THE PROBLEM ▸
The result must match the data exactly, line for line.

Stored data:
-*-*-

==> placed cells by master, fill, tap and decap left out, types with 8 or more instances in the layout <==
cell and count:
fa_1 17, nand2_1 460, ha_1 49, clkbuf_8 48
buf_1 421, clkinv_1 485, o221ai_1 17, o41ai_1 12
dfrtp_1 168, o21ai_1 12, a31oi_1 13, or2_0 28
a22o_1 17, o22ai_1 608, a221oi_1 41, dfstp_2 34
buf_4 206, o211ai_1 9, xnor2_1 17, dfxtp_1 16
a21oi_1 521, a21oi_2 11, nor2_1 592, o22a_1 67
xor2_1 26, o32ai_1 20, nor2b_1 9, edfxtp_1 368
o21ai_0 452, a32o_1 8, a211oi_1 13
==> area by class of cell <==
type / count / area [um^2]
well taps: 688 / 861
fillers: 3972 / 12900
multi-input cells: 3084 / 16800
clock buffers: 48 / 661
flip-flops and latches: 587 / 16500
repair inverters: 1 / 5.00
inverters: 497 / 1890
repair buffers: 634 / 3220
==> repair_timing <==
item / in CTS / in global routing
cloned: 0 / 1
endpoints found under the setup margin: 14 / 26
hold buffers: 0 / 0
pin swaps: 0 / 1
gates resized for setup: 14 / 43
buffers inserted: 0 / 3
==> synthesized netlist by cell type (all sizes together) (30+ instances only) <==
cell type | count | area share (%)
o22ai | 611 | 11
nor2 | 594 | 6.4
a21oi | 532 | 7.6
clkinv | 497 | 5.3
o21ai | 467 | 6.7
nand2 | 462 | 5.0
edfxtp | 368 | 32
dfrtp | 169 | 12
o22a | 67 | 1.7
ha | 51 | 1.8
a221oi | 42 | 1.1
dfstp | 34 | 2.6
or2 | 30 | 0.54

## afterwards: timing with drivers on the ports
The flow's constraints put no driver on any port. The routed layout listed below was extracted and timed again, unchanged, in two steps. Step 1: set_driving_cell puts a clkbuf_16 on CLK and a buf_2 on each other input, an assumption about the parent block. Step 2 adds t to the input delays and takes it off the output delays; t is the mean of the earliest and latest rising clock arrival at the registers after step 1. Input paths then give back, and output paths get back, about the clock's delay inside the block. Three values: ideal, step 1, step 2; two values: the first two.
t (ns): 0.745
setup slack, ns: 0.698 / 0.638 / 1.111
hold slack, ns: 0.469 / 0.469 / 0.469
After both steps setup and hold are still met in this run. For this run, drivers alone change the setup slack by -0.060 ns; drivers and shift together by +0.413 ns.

-*-*-

WRITTEN ANSWER ▸
==> placed cells by master, fill, tap and decap left out, types with 8 or more instances in the layout <==
cell and count:
fa_1 17, nand2_1 460, ha_1 49, clkbuf_8 48
buf_1 421, clkinv_1 485, o221ai_1 17, o41ai_1 12
dfrtp_1 168, o21ai_1 12, a31oi_1 13, or2_0 28
a22o_1 17, o22ai_1 608, a221oi_1 41, dfstp_2 34
buf_4 206, o211ai_1 9, xnor2_1 17, dfxtp_1 16
a21oi_1 521, a21oi_2 11, nor2_1 592, o22a_1 67
xor2_1 26, o32ai_1 20, nor2b_1 9, edfxtp_1 368
o21ai_0 452, a32o_1 8, a211oi_1 13
==> area by class of cell <==
type / count / area [um^2]
well taps: 688 / 861
fillers: 3972 / 12900
multi-input cells: 3084 / 16800
clock buffers: 48 / 661
flip-flops and latches: 587 / 16500
repair inverters: 1 / 5.00
inverters: 497 / 1890
repair buffers: 634 / 3220
==> repair_timing <==
item / in CTS / in global routing
cloned: 0 / 1
endpoints found under the setup margin: 14 / 26
hold buffers: 0 / 0
pin swaps: 0 / 1
gates resized for setup: 14 / 43
buffers inserted: 0 / 3
==> synthesized netlist by cell type (all sizes together) (30+ instances only) <==
cell type | count | area share (%)
o22ai | 611 | 11
nor2 | 594 | 6.4
a21oi | 532 | 7.6
clkinv | 497 | 5.3
o21ai | 467 | 6.7
nand2 | 462 | 5.0
edfxtp | 368 | 32
dfrtp | 169 | 12
o22a | 67 | 1.7
ha | 51 | 1.8
a221oi | 42 | 1.1
dfstp | 34 | 2.6
or2 | 30 | 0.54

## afterwards: timing with drivers on the ports
The flow's constraints put no driver on any port. The routed layout listed below was extracted and timed again, unchanged, in two steps. Step 1: set_driving_cell puts a clkbuf_16 on CLK and a buf_2 on each other input, an assumption about the parent block. Step 2 adds t to the input delays and takes it off the output delays; t is the mean of the earliest and latest rising clock arrival at the registers after step 1. Input paths then give back, and output paths get back, about the clock's delay inside the block. Three values: ideal, step 1, step 2; two values: the first two.
t (ns): 0.745
setup slack, ns: 0.698 / 0.638 / 1.111
hold slack, ns: 0.469 / 0.469 / 0.469
After both steps setup and hold are still met in this run. For this run, drivers alone change the setup slack by -0.060 ns; drivers and shift together by +0.413 ns.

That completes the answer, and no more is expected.